▶ **TASK INSTRUCTIONS**
Begin with the first line of the entries below. Copy each line exactly, stopping after the one that contains "0.5142 | 53.15 | 12960 | 11.24 |".

Saved entries
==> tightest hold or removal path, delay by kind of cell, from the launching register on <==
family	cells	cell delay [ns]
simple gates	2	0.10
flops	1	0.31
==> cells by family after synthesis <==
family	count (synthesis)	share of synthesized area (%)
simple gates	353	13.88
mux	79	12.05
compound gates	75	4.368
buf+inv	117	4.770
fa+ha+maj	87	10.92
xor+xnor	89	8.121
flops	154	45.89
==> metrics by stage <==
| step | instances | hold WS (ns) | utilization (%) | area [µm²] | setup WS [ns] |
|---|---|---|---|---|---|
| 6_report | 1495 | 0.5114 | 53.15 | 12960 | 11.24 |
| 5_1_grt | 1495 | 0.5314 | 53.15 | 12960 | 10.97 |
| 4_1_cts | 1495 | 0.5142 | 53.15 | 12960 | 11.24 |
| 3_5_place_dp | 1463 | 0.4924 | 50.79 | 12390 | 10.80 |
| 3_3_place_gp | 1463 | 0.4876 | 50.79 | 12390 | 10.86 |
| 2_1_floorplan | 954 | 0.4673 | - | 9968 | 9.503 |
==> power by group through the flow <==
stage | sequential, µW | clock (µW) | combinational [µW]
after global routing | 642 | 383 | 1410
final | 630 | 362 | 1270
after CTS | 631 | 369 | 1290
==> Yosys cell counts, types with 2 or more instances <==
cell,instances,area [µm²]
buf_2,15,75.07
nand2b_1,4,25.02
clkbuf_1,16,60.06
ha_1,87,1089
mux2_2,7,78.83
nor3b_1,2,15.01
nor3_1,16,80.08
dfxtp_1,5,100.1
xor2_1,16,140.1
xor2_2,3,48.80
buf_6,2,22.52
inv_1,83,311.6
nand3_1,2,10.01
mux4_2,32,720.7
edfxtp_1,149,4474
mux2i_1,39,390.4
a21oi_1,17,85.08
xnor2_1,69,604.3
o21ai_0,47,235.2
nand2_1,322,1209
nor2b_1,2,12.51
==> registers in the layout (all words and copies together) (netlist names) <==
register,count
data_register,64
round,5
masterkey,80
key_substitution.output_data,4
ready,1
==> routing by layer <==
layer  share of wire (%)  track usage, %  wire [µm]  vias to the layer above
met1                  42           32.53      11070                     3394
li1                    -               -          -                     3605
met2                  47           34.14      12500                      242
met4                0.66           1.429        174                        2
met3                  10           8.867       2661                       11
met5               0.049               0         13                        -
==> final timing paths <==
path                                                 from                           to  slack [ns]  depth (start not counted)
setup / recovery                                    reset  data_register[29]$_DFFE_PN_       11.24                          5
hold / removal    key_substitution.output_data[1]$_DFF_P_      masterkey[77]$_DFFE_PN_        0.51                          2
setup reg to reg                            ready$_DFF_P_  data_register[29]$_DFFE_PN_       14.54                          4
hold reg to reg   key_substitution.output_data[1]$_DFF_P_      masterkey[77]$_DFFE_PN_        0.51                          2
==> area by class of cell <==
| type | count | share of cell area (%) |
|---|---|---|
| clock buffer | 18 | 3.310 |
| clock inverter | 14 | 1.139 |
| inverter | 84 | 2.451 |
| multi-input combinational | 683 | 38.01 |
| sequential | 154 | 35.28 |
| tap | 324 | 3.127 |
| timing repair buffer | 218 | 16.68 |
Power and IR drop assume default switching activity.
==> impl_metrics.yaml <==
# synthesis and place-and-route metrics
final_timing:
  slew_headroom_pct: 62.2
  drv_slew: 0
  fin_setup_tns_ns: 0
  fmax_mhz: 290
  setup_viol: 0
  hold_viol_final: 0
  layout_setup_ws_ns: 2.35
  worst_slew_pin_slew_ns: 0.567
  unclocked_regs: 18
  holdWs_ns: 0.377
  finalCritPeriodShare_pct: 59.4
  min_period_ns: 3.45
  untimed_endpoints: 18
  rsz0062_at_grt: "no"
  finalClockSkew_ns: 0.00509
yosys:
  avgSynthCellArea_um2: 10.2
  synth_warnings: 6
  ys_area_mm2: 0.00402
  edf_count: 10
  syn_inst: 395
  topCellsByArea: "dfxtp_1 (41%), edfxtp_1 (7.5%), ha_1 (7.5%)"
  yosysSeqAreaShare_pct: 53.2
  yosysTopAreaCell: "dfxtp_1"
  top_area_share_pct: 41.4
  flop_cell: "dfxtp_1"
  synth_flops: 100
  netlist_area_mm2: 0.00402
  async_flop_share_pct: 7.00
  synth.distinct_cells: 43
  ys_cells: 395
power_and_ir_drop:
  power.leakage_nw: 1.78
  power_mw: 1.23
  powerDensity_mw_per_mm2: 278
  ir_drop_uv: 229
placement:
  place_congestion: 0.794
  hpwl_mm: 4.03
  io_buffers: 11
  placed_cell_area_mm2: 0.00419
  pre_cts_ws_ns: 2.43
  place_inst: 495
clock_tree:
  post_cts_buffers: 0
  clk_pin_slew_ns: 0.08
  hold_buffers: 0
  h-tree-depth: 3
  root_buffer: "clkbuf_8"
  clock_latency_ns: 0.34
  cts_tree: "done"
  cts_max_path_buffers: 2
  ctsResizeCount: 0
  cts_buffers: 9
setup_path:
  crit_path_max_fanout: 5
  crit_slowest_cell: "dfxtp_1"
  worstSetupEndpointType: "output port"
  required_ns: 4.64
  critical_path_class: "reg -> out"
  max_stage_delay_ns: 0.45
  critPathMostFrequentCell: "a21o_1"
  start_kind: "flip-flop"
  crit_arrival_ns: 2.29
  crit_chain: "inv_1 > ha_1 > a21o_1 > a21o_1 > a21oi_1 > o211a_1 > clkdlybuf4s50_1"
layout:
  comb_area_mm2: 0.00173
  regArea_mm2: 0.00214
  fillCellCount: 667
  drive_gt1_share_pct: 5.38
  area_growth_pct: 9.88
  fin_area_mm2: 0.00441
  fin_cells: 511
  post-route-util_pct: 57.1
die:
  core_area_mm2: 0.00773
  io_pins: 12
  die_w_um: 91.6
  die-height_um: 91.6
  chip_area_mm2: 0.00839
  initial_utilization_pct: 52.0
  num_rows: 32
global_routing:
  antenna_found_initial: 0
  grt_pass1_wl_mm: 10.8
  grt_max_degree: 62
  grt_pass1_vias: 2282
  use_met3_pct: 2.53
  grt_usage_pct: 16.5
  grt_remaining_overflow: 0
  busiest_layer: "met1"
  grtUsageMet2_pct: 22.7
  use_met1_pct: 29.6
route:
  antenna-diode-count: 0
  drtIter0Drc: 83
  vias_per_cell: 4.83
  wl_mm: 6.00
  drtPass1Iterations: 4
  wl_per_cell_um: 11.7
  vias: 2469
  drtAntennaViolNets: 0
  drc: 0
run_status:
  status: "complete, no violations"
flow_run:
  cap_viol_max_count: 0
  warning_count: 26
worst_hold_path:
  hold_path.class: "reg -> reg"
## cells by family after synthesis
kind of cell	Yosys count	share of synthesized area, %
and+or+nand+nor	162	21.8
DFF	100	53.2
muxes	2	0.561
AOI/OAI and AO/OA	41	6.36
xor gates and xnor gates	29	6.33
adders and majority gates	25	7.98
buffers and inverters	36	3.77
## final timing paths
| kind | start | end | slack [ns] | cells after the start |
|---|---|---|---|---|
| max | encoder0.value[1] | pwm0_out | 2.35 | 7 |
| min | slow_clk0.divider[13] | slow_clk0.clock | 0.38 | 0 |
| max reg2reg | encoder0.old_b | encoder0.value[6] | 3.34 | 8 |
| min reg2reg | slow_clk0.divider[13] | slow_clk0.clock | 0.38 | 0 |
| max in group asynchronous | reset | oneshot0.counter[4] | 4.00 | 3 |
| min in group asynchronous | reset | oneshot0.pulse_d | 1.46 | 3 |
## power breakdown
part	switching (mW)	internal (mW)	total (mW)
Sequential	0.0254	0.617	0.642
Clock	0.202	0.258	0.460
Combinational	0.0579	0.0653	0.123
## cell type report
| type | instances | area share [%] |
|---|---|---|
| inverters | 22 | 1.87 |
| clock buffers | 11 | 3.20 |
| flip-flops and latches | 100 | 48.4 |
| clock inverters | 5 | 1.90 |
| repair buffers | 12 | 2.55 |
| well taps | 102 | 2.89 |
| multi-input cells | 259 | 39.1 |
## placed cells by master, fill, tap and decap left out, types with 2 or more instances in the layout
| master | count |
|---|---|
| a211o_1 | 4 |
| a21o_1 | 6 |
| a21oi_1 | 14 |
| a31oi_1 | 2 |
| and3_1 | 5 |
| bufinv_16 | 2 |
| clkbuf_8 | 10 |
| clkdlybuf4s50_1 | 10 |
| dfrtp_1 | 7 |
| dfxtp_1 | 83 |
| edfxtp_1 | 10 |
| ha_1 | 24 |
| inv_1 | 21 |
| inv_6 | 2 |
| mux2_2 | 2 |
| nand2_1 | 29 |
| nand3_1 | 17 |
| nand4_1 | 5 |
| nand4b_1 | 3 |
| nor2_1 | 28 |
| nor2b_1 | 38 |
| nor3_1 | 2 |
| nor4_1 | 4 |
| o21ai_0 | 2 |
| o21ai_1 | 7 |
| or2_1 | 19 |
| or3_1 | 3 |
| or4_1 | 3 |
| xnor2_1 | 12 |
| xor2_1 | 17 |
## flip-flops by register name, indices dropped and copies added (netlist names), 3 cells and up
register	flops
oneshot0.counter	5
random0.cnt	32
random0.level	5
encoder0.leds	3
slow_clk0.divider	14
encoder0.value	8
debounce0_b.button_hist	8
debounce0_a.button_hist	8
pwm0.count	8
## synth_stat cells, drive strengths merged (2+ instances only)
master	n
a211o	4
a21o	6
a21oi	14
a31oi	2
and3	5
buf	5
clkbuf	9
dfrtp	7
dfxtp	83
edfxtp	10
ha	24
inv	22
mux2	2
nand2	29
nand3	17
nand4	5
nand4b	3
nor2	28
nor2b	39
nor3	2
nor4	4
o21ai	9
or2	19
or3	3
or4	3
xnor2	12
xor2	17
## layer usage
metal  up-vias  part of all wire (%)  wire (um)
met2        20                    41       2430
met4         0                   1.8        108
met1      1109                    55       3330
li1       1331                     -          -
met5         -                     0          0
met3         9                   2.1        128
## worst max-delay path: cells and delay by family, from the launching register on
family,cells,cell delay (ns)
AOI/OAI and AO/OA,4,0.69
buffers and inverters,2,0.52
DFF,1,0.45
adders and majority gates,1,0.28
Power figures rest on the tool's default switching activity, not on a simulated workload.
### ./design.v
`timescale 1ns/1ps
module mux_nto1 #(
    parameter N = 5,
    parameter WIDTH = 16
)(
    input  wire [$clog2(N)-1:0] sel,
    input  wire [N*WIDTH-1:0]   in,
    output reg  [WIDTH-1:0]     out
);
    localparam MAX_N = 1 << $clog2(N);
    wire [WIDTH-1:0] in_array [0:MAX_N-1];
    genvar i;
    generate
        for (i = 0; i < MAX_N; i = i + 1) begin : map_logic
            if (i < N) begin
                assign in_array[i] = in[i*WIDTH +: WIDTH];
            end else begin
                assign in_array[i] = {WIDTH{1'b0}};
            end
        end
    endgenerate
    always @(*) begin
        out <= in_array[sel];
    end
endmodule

▶ **FINAL ANSWER**
==> tightest hold or removal path, delay by kind of cell, from the launching register on <==
family	cells	cell delay [ns]
simple gates	2	0.10
flops	1	0.31
==> cells by family after synthesis <==
family	count (synthesis)	share of synthesized area (%)
simple gates	353	13.88
mux	79	12.05
compound gates	75	4.368
buf+inv	117	4.770
fa+ha+maj	87	10.92
xor+xnor	89	8.121
flops	154	45.89
==> metrics by stage <==
| step | instances | hold WS (ns) | utilization (%) | area [µm²] | setup WS [ns] |
|---|---|---|---|---|---|
| 6_report | 1495 | 0.5114 | 53.15 | 12960 | 11.24 |
| 5_1_grt | 1495 | 0.5314 | 53.15 | 12960 | 10.97 |
| 4_1_cts | 1495 | 0.5142 | 53.15 | 12960 | 11.24 |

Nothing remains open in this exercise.